Si tu es une personne transgenre qui lit ceci, tu as peut-être déjà entendu le nom de Harry Benjamin, mais probablement pas dans un contexte favorable. En 1979, son nom a été utilisé (avec sa permission) pour former la Harry Benjamin International Gender Dysphoria Association (HBIGDA), qui a publié des normes de soins (SoC) pour les personnes transgenres. Ces normes, connues sous le nom de “Règles Harry Benjamin”, sont tristement célèbres pour leurs limites en matière de diagnostic de la dysphorie de genre. Les patients étaient placés sur une échelle à six niveaux basée sur leur niveau de misère et de dysfonctionnement sexuel. Si tu n’atteignais pas le niveau 5 ou plus, classé comme “vrai transsexuel”, ta demande de traitement était généralement rejetée.

Le problème est que les niveaux 5 et 6 exigent que tu sois exclusivement attiré par ton sexe de naissance. La transition doit te rendre hétéro, pas gay, et les bisexuels ne sont pas autorisés. Tu dois également éprouver une détresse grave à l’égard de ton corps et de tes organes génitaux, et vivre dans ton véritable sexe sans traitement. De nombreuses personnes transgenres ont contourné ces restrictions grâce à un encadrement communautaire et à des présentations performatives, mais pour beaucoup de gens (moi y compris), on croyait que si on ne répondait pas à tous les critères, on n’était pas assez transgenre pour faire une transition.

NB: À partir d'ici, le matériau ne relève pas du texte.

## config.mk

```make
export PLATFORM = sky130hd
export DESIGN_NAME = insn_bkpt_unit
export DESIGN_NICKNAME = d
export VERILOG_FILES = /design/src/rtl/insn_bkpt_unit.sv
export SDC_FILE = /design/constraint.sdc
export NUM_CORES = 1
export LEC_CHECK = 0
export BUFFER_PORTS_ARGS = -buffer_cell sky130_fd_sc_hd__buf_2
export CAP_MARGIN = 5
export CELL_PAD_IN_SITES_DETAIL_PLACEMENT = 0
export CELL_PAD_IN_SITES_GLOBAL_PLACEMENT = 1
export CORE_MARGIN = 1.5
export CORE_UTILIZATION = 36
export CTS_BUF_LIST = sky130_fd_sc_hd__clkbuf_4 sky130_fd_sc_hd__clkbuf_8 sky130_fd_sc_hd__clkbuf_16
export CTS_CLUSTER_SIZE = 40
export DETAILED_ROUTE_END_ITERATION = 8
export PLACE_DENSITY = 0.81
export SLEW_MARGIN = 10
export SYNTH_ARGS = -nofsm -noshare
export SYNTH_HDL_FRONTEND = slang
export SYNTH_SLANG_ARGS = --single-unit
export TNS_END_PERCENT = 10
```

## constraint.sdc

```tcl
create_clock -name clk -period 1.8 [get_ports clk]
set_clock_uncertainty 0.15 [all_clocks]
set_input_delay 0.36 -clock clk [delete_from_list [all_inputs] [get_ports clk]]
set_output_delay 0.36 -clock clk [all_outputs]
set_load 0.01 [all_outputs]
```

## src/rtl/insn_bkpt_unit.sv

```systemverilog
module insn_bkpt_unit #(
  parameter int IW = 32,
  parameter int AW = 2
) (
  input  logic          clk,
  input  logic          rst_n,
  input  logic          fq_valid,
  input  logic [IW-1:0] fq_insn,
  output logic          ex_stall,
  output logic          ex_issue,
  input  logic          host_we,
  input  logic [AW-1:0] host_addr,
  input  logic [IW-1:0] host_wdata,
  output logic [IW-1:0] host_rdata
);

  localparam logic [AW-1:0] A_PAT  = AW'(0);
  localparam logic [AW-1:0] A_MSK  = AW'(1);
  localparam logic [AW-1:0] A_CTL  = AW'(2);
  localparam logic [AW-1:0] A_STAT = AW'(3);

  logic [IW-1:0] pat_q, msk_q;
  logic          en_q, hit_q, skip_q;

  wire wr_ctl    = host_we && host_addr == A_CTL;
  wire clr_cmd   = wr_ctl && host_wdata[1];
  wire match     = ((fq_insn ^ pat_q) & ~msk_q) == '0;
  wire fresh_hit = en_q && fq_valid && !skip_q && !hit_q && match;

  assign ex_stall = fq_valid && (hit_q || fresh_hit);
  assign ex_issue = fq_valid && !ex_stall;

  always_ff @(posedge clk or negedge rst_n) begin
    if (!rst_n) begin
      pat_q <= '0;
      msk_q <= '0;
      en_q  <= 1'b0;
    end else if (host_we) begin
      if (host_addr == A_PAT) pat_q <= host_wdata;
      if (host_addr == A_MSK) msk_q <= host_wdata;
      if (host_addr == A_CTL) en_q  <= host_wdata[0];
    end
  end

  always_ff @(posedge clk or negedge rst_n) begin
    if (!rst_n) begin
      hit_q  <= 1'b0;
      skip_q <= 1'b0;
    end else begin
      if (clr_cmd) begin
        hit_q  <= 1'b0;
        skip_q <= hit_q;
      end else begin
        if (fresh_hit) hit_q <= 1'b1;
        if (ex_issue) skip_q <= 1'b0;
      end
    end
  end

  always_comb begin
    host_rdata = '0;
    case (host_addr)
      A_PAT:   host_rdata = pat_q;
      A_MSK:   host_rdata = msk_q;
      A_CTL:   host_rdata[0] = en_q;
      A_STAT:  host_rdata[0] = hit_q;
      default: host_rdata = '0;
    endcase
  end


  hold_persist_chk: assert property (@(posedge clk) disable iff (!rst_n)
    (hit_q && !clr_cmd) |=> hit_q);


  hold_stall_chk: assert property (@(posedge clk) disable iff (!rst_n)
    (hit_q && fq_valid) |-> ex_stall);


  clear_release_chk: assert property (@(posedge clk) disable iff (!rst_n)
    clr_cmd |=> !hit_q);


  disabled_quiet_chk: assert property (@(posedge clk) disable iff (!rst_n)
    (!en_q && !hit_q) |=> !hit_q);


  stall_needs_valid_chk: assert property (@(posedge clk) disable iff (!rst_n)
    ex_stall |-> fq_valid);


  single_issue_chk: assert property (@(posedge clk) disable iff (!rst_n)
    (skip_q && ex_issue && !clr_cmd) |=> !skip_q);

endmodule

```

[Word-level counts from Yosys, hierarchy flattened]
Cells that the tools add are included.
Word-level totals
  flip-flop bits (word level): 67
  memory bits (read-only): 0
  output and inout bits: 34
  bits of input ports: 70
  memories: 0
  RAM bits: 0
  latch bits: 0
Operators by class
  order comparisons: 0
  mux-type cells: 6
  shifts and indexed selects: 0
  div/mod/pow operators: 0
  multipliers: 0
  reduce and logical (&&, ||, !) cells: 19
  add/sub/neg operators: 0
  equality and inequality tests: 3
  bitwise logic cells: 3
Operator list (number)
  $pmux 31 s2: 1
  $and 32x32->32: 1
  $logic_not 32->1: 1
  $not 32->32: 1
  $xor 32x32->32: 1
  $logic_and 1x1->1: 8
  $reduce_and 2->1: 3
  $eq 2x2->1 const B: 2
  $mux 1: 4
  $pmux 1 s4: 1
  $reduce_bool 2->1: 2
  $logic_not 1->1: 3
  $eq 2x1->1 const B: 1
  $logic_not 2->1: 1
  $logic_or 1x1->1: 1

[Longest topological paths before layout]
Gate-level depths: netlist of the first run.
  depth after elaboration: 10
  depth in mapped cells: 6
  gate-level depth less buffers: 5

[Worst setup path before layout of the first run]
No wires, ideal clock.
  kind: reg2out
  start: reg pat_q[17]
  end: out ex_stall
  path slack: -180 ps
  stages on the path, launching flop included: 6
  required time: 1290 ps
  data arrival time: 1470 ps
  cell sequence: dfrtp_1 > xnor2_1 > o22ai_1 > nor4_1 > nand3_1 > o31ai_1
On the way
  cells in the longest elaborated chain, start to end: 6
RTL lines
  start: declaration: line 22  | logic [IW-1:0] pat_q, msk_q;
  start signal: assignment: line 39  | if (host_addr == A_PAT) pat_q <= host_wdata;
  $xor 32x32->32: line 27  | wire match = ((fq_insn ^ pat_q) & ~msk_q) == '0;
  $and 32x32->32: line 27
  $logic_not 32->1: line 27
  $logic_and 1x1->1: line 28  | wire fresh_hit = en_q && fq_valid && !skip_q && !hit_q && match;
  $logic_or 1x1->1: line 30  | assign ex_stall = fq_valid && (hit_q || fresh_hit);
  $logic_and 1x1->1: line 30
  end: declaration: line 9  | output logic ex_stall,
No other way between the ends.

[Final worst setup path of the first run]
  start: reg pat_q[20]
  end: out ex_stall
The elaborated chain is that of the path after synthesis.

==> results of run 1 <==
==> cell usage in the layout, fill, tap and decap left out, types with 2 or more instances in the layout <==
cell	n
o22ai_1	12
clkinv_2	2
buf_2	101
clkbuf_8	9
dfrtp_1	67
o22ai_2	3
mux2i_1	32
inv_1	3
buf_4	59
buf_12	6
clkbuf_4	4
o31ai_2	2
nand2_1	4
xnor2_2	5
nor4_2	3
mux2_2	64
nand3b_1	2
xnor2_1	27
nor2_1	34
clkinv_4	2
==> Yosys cell counts <==
| library cell | instances |
|---|---|
| dfrtp_1 | 67 |
| mux2_2 | 64 |
| nor2_1 | 34 |
| mux2i_1 | 32 |
| xnor2_1 | 32 |
| o22ai_1 | 15 |
| buf_2 | 8 |
| nand2_1 | 4 |
| nor4_1 | 4 |
| buf_4 | 3 |
| clkbuf_1 | 3 |
| inv_1 | 3 |
| nand3_1 | 2 |
| nand3b_1 | 2 |
| a211oi_1 | 1 |
| a31oi_1 | 1 |
| clkbuf_2 | 1 |
| mux2_1 | 1 |
| mux4_2 | 1 |
| nand2b_1 | 1 |
| nor2b_1 | 1 |
| nor2b_2 | 1 |
| o21a_1 | 1 |
| o31ai_1 | 1 |
| o31ai_2 | 1 |
==> where the power goes <==
part,internal (mW),switching (mW),total (mW)
clock network,0.547,0.566,1.11
registers,1.78,0.207,1.99
logic,0.913,0.620,1.53
==> layer usage <==
layer	track usage, %	wire [µm]	vias up
li1	-	-	1337
met4	8.868	210	0
met5	0	0	-
met2	28.86	4245	86
met1	22.89	3826	1331
met3	4.555	466	16
==> cells by family after synthesis <==
kind of cell,Yosys count
mux,98
xor+xnor,32
buf+inv,18
compound gates,20
flops,67
simple gates,49
==> state kept, by name (all words and copies together) (netlist names) <==
register,count
msk_q,32
pat_q,32
en_q,1
hit_q,1
skip_q,1
==> timing repair <==
action	CTS	global route
gates resized for setup	7	10
hold buffers	1	0
hold endpoints to repair	67	0
buffers inserted	7	3
pin swaps	12	10
endpoints found under the setup margin	5	6
==> metrics by stage <==
stage / utilization (%) / cells
2_1_floorplan: - / 284
3_3_place_gp: 49.22 / 556
3_5_place_dp: 49.22 / 556
4_1_cts: 52.24 / 580
5_1_grt: 53.21 / 583
6_report: 53.21 / 583
==> worst max path at each step <==
stage	from	endpoint	slack, ns	cells after the start
global placement	fq_insn[16]	ex_stall	-0.62	8
CTS	pat_q[5]$_DFFE_PN0P_	ex_stall	-0.73	7
floorplan	pat_q[17]$_DFFE_PN0P_	ex_stall	-0.11	5
detailed placement	fq_insn[16]	ex_stall	-0.63	8
global route	pat_q[5]$_DFFE_PN0P_	ex_stall	-0.78	7
finish	pat_q[20]$_DFFE_PN0P_	ex_stall	-0.62	7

En 2011, l’HBIGDA s’est réorganisée pour répondre aux pressions croissantes en matière de compréhension et d’acceptation des transgenres, prenant le nouveau nom de World Professional Association for Transgender Health (WPATH). Sous la direction de véritables personnes transgenres (une première pour l’organisation), la WPATH a ensuite publié une toute nouvelle norme de soins (SoC, version 7, la première en dix ans) qui abandonne l’échelle de Benjamin, se concentrant sur des symptômes individuels spécifiques et déconnectant entièrement le genre de la sexualité. Deux ans plus tard, en 2013, l’American Psychiatric Association a modifié ses critères de diagnostic pour qu’ils correspondent aux SoC du WPATH dans son Manuel diagnostique et statistique des troubles mentaux (DSM) version 5, remplaçant le trouble de l’identité de genre par la dysphorie de genre. Avec ce changement, la transition médicale est devenue accessible à toutes les personnes trans aux États-Unis.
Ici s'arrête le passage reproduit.